Exercise:
The entries that follow include a run beginning at the line with "i_vga_timing/x: 10" and ending at the line with "Note: power is"; restate that run word for word and leave the rest out.

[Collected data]

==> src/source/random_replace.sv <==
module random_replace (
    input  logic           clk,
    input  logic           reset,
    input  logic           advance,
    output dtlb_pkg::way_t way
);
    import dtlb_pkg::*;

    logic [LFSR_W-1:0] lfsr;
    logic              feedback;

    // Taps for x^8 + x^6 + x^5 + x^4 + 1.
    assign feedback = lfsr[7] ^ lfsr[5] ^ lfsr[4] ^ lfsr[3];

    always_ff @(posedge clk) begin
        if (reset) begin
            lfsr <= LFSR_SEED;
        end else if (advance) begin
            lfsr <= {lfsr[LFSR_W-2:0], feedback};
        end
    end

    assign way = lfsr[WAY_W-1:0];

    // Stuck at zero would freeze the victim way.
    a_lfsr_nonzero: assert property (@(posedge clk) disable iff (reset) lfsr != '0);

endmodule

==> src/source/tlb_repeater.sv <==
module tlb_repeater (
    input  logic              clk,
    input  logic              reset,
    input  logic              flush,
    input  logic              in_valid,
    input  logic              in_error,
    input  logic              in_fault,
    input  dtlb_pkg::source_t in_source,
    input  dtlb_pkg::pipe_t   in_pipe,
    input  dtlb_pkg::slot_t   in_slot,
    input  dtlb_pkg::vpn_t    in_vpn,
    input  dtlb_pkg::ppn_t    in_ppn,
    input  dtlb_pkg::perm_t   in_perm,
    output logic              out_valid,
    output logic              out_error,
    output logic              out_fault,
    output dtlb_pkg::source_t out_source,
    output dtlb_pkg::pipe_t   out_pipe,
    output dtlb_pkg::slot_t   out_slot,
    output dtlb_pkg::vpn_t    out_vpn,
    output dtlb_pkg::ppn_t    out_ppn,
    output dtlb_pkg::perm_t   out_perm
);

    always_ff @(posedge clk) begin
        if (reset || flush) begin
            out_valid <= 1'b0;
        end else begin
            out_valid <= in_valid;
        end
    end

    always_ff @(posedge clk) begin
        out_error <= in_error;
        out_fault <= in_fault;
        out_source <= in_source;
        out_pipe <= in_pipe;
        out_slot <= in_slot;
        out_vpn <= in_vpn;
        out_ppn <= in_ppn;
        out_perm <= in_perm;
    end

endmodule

...

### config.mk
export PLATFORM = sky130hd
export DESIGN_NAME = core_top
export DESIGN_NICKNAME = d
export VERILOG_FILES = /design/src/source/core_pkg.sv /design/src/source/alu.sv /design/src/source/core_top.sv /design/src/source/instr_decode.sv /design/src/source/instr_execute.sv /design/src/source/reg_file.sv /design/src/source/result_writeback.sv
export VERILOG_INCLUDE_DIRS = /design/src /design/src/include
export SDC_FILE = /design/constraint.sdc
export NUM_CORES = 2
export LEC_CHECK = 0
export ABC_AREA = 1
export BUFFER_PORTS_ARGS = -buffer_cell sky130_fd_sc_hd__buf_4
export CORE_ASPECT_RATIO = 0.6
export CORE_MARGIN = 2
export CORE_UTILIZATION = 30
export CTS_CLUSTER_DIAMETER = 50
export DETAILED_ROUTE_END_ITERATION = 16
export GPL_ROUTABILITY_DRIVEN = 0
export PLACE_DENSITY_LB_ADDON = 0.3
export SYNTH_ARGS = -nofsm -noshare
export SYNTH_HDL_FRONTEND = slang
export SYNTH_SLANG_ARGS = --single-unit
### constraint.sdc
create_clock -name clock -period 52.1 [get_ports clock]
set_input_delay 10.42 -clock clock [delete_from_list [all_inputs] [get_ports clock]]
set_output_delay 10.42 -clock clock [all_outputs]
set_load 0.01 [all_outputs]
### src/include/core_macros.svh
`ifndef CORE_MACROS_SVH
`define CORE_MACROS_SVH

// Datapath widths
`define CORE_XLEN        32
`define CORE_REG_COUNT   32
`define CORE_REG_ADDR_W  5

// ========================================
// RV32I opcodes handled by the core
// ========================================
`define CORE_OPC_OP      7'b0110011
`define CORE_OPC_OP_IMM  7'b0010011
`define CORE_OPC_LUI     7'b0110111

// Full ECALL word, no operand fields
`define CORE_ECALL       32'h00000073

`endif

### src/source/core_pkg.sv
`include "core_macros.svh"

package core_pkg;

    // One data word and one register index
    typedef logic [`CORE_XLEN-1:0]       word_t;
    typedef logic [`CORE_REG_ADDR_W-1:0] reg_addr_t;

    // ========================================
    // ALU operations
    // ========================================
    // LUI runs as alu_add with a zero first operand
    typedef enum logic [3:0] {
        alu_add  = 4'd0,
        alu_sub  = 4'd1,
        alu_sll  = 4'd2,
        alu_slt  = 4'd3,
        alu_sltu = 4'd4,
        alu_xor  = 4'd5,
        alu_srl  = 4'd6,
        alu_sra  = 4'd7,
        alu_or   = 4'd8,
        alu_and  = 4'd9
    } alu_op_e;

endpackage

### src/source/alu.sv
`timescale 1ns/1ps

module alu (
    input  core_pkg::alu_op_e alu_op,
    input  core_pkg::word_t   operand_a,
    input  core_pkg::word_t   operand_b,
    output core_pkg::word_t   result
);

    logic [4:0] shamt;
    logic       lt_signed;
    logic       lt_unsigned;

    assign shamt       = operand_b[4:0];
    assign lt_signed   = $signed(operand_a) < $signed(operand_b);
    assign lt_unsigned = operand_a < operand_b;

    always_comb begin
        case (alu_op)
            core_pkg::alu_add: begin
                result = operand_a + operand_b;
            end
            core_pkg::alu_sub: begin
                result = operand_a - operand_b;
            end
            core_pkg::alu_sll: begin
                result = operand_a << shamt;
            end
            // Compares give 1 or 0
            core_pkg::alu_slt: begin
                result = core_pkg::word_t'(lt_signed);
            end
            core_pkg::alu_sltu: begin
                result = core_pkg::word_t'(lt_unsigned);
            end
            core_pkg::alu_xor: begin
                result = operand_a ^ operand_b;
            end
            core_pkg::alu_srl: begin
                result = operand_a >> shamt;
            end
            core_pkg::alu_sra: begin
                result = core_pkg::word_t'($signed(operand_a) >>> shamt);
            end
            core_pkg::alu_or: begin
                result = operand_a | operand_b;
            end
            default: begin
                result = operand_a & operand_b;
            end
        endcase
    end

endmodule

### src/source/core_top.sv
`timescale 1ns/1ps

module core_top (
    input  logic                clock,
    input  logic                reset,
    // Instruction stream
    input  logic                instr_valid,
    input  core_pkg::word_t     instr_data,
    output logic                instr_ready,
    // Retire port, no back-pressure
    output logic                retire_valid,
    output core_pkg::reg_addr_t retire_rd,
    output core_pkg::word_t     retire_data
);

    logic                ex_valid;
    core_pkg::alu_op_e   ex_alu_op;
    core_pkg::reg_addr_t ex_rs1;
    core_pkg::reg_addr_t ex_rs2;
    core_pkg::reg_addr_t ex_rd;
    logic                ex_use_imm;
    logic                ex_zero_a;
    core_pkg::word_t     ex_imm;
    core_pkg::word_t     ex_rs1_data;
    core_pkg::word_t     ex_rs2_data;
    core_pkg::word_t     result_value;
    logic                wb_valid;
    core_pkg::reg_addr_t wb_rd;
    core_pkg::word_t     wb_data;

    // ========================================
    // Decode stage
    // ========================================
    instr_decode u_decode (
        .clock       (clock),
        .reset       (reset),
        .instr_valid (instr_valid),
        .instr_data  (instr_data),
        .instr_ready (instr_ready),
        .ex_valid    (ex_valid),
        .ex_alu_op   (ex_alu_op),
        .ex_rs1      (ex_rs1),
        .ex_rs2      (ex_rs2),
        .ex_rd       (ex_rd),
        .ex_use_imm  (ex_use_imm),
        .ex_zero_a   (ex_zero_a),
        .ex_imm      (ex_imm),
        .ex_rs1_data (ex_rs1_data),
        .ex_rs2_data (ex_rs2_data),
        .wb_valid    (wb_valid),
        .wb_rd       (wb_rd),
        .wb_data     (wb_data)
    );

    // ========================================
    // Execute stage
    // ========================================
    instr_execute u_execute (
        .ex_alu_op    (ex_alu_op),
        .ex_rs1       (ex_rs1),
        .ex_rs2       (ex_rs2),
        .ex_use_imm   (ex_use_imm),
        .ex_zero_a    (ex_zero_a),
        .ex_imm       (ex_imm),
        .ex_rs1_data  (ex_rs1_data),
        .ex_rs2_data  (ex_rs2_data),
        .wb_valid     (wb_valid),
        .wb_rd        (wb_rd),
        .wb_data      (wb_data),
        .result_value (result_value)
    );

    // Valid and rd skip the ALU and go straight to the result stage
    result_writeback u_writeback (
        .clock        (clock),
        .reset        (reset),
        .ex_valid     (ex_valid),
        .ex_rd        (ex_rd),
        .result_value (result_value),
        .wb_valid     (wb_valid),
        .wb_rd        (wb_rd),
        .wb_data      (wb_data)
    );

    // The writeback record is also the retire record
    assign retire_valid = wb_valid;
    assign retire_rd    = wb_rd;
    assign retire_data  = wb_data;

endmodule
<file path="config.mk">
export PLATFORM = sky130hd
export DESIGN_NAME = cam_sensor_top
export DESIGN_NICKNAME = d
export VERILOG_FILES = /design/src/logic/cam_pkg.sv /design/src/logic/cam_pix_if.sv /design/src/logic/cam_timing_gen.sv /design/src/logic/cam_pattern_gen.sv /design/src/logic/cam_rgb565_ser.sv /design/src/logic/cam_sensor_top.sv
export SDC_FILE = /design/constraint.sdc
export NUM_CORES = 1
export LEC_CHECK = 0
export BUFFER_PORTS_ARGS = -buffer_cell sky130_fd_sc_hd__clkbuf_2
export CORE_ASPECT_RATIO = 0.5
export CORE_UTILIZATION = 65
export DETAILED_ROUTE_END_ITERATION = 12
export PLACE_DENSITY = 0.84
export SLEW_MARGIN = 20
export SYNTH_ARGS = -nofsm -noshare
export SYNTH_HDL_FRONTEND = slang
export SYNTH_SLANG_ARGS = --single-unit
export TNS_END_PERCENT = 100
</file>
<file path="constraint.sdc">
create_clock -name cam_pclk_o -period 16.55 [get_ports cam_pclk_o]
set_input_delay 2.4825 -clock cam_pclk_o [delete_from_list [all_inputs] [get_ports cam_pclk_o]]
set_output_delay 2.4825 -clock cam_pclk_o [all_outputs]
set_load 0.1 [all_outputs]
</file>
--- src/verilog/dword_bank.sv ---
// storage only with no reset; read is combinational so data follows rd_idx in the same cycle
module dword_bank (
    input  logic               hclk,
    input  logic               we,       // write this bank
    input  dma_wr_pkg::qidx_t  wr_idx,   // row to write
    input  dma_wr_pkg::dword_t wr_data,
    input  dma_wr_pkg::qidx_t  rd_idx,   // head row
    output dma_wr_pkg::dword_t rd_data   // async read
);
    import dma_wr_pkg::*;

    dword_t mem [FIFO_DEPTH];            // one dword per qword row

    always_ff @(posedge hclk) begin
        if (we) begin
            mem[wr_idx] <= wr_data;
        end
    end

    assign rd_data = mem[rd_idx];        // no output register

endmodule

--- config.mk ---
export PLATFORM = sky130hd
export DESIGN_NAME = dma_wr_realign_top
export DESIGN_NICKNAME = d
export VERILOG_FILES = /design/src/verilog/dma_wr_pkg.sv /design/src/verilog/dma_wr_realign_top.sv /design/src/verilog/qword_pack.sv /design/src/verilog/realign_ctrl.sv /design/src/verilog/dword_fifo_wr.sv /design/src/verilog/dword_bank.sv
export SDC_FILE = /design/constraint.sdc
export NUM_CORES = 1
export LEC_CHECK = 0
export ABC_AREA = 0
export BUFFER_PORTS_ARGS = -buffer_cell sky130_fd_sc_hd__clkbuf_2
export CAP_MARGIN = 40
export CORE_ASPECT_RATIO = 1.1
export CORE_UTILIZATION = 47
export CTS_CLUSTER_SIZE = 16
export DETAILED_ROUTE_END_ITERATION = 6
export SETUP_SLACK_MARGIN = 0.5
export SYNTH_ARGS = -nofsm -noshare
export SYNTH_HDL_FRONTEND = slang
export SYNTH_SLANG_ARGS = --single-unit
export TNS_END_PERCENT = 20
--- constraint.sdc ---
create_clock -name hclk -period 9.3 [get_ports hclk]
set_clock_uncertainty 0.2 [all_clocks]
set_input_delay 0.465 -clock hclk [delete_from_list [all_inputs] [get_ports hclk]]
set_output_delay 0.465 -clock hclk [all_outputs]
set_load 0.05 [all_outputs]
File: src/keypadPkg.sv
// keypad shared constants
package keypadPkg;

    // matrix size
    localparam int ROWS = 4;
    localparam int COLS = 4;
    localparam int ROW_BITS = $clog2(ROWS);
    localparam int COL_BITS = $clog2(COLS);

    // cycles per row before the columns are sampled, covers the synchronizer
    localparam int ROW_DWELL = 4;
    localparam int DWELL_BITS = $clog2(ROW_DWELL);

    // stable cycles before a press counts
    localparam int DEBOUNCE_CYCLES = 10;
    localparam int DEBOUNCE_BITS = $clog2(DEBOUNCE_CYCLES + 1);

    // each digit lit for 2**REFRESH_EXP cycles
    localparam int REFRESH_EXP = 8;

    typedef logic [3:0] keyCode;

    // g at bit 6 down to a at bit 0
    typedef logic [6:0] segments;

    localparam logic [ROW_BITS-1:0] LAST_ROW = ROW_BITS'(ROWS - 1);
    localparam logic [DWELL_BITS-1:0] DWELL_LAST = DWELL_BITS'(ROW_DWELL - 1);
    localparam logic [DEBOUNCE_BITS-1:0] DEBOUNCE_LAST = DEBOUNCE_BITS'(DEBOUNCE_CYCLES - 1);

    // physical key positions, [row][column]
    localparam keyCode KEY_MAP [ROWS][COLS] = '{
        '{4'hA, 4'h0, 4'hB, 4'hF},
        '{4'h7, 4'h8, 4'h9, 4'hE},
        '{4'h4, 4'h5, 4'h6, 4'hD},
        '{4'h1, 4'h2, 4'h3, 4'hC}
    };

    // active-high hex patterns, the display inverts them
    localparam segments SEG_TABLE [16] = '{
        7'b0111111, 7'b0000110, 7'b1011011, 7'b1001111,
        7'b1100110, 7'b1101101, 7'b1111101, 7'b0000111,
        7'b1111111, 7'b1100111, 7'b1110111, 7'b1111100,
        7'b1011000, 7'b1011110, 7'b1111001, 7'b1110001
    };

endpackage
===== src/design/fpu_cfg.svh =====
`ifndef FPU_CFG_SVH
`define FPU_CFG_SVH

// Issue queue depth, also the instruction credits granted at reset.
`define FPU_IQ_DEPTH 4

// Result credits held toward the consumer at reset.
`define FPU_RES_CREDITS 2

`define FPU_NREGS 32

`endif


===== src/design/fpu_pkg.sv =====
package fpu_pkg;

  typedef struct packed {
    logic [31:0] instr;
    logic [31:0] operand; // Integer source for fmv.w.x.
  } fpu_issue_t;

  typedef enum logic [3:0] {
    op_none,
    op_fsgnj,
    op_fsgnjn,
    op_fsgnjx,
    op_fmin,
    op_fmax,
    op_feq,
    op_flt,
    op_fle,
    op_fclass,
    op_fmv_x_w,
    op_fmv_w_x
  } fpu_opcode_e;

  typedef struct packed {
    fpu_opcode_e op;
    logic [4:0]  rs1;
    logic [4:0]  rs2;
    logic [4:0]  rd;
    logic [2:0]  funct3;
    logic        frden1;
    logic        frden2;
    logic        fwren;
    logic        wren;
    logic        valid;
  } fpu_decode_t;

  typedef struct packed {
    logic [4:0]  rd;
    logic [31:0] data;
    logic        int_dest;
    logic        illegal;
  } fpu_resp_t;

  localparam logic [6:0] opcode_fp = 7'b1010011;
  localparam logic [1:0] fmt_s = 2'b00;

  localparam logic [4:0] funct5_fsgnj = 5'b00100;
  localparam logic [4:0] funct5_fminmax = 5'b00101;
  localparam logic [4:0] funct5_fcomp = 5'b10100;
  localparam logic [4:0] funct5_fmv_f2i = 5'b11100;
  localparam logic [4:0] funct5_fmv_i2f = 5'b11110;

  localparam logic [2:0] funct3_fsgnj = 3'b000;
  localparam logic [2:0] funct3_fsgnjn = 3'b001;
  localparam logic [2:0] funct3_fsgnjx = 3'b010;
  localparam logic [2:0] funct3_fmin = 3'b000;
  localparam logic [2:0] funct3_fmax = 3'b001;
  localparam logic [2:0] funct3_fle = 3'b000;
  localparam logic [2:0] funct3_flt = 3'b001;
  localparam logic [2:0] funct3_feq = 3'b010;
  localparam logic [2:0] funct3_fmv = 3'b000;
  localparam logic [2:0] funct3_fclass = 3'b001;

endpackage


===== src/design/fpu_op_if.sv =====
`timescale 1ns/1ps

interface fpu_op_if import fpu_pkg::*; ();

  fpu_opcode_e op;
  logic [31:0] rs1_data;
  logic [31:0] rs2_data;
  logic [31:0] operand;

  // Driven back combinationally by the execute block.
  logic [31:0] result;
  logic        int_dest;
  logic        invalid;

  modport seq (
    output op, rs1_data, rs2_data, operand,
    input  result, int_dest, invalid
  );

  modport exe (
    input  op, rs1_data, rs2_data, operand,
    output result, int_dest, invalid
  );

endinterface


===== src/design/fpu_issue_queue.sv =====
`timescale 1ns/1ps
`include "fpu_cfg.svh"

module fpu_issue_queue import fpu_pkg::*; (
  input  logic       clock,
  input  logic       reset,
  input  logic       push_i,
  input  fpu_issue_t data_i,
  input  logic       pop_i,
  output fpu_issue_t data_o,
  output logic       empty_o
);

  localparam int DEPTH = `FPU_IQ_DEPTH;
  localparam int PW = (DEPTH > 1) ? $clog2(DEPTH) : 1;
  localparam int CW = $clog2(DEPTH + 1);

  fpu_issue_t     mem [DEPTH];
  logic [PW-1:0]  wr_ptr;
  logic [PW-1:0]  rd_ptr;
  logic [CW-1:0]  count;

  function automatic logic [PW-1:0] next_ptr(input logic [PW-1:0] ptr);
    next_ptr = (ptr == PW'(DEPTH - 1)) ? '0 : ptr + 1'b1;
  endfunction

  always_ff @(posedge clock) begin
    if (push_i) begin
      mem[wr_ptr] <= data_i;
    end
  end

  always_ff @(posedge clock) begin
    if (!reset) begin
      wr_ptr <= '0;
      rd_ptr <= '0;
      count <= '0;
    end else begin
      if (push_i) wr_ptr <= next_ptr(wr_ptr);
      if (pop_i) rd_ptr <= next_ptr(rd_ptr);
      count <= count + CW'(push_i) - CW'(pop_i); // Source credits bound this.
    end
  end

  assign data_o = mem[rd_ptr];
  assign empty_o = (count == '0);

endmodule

* * *

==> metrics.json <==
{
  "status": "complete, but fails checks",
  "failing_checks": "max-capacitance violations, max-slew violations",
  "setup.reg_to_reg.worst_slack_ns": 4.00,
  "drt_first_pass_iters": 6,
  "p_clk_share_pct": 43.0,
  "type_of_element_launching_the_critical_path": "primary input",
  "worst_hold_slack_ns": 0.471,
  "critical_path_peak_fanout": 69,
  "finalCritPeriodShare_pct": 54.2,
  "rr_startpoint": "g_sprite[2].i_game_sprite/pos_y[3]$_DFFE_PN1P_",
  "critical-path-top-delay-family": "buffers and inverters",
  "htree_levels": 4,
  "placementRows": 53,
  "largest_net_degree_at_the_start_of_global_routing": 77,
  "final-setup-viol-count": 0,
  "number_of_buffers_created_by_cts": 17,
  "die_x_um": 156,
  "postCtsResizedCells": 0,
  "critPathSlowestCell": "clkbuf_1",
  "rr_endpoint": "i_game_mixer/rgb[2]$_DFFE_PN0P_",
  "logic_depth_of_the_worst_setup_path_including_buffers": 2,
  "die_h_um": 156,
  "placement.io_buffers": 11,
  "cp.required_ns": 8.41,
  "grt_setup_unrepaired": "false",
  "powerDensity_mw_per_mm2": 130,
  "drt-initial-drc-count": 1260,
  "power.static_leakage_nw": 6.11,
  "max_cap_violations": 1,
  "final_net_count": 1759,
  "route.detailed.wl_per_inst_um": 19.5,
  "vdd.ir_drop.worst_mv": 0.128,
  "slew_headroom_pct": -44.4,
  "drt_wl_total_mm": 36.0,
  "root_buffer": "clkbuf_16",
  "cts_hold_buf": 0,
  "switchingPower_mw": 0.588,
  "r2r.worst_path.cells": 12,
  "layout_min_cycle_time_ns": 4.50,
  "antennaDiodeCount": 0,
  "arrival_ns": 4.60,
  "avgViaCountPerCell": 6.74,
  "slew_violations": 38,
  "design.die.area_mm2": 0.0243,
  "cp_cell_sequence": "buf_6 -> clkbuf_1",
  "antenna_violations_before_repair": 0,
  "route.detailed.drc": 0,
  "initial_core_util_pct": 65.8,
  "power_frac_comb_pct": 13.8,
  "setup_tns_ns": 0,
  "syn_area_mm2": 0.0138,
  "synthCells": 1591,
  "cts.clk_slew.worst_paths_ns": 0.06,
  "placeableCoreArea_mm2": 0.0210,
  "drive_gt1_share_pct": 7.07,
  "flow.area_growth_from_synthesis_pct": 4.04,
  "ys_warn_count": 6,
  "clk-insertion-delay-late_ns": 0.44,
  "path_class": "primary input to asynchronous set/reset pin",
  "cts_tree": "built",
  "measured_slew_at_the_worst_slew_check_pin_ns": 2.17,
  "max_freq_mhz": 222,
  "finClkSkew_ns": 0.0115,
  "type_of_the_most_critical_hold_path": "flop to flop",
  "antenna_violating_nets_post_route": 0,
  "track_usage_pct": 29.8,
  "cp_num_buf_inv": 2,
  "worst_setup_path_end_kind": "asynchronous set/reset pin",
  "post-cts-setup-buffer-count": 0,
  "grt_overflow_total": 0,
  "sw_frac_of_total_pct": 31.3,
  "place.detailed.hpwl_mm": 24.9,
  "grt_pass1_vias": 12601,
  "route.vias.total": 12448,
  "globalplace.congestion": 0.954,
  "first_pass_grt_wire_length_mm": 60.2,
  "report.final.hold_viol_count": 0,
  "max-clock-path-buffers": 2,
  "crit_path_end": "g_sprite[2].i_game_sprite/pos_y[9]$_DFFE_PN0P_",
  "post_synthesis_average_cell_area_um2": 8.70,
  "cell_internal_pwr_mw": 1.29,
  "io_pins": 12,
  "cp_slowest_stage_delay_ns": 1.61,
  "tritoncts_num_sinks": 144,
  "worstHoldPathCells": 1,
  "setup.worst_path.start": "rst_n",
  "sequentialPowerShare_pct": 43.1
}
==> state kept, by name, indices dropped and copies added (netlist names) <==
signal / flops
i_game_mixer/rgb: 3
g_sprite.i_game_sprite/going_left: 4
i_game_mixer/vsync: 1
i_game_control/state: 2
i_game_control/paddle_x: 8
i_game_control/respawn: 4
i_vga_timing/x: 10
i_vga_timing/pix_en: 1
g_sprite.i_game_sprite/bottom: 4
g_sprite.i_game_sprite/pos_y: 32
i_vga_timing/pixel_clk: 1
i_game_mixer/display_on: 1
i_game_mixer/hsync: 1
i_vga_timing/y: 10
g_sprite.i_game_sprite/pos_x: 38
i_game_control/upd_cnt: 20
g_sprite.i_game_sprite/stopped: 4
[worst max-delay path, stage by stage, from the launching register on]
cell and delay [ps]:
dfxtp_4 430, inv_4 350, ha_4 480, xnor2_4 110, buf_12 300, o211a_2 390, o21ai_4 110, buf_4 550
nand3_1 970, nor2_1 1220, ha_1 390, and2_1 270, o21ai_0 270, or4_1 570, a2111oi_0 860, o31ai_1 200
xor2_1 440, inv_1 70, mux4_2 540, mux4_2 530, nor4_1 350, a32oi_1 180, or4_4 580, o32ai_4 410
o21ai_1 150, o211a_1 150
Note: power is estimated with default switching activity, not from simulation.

Result of the exercise:
i_vga_timing/x: 10
i_vga_timing/pix_en: 1
g_sprite.i_game_sprite/bottom: 4
g_sprite.i_game_sprite/pos_y: 32
i_vga_timing/pixel_clk: 1
i_game_mixer/display_on: 1
i_game_mixer/hsync: 1
i_vga_timing/y: 10
g_sprite.i_game_sprite/pos_x: 38
i_game_control/upd_cnt: 20
g_sprite.i_game_sprite/stopped: 4
[worst max-delay path, stage by stage, from the launching register on]
cell and delay [ps]:
dfxtp_4 430, inv_4 350, ha_4 480, xnor2_4 110, buf_12 300, o211a_2 390, o21ai_4 110, buf_4 550
nand3_1 970, nor2_1 1220, ha_1 390, and2_1 270, o21ai_0 270, or4_1 570, a2111oi_0 860, o31ai_1 200
xor2_1 440, inv_1 70, mux4_2 540, mux4_2 530, nor4_1 350, a32oi_1 180, or4_4 580, o32ai_4 410
o21ai_1 150, o211a_1 150
Note: power is estimated with default switching activity, not from simulation.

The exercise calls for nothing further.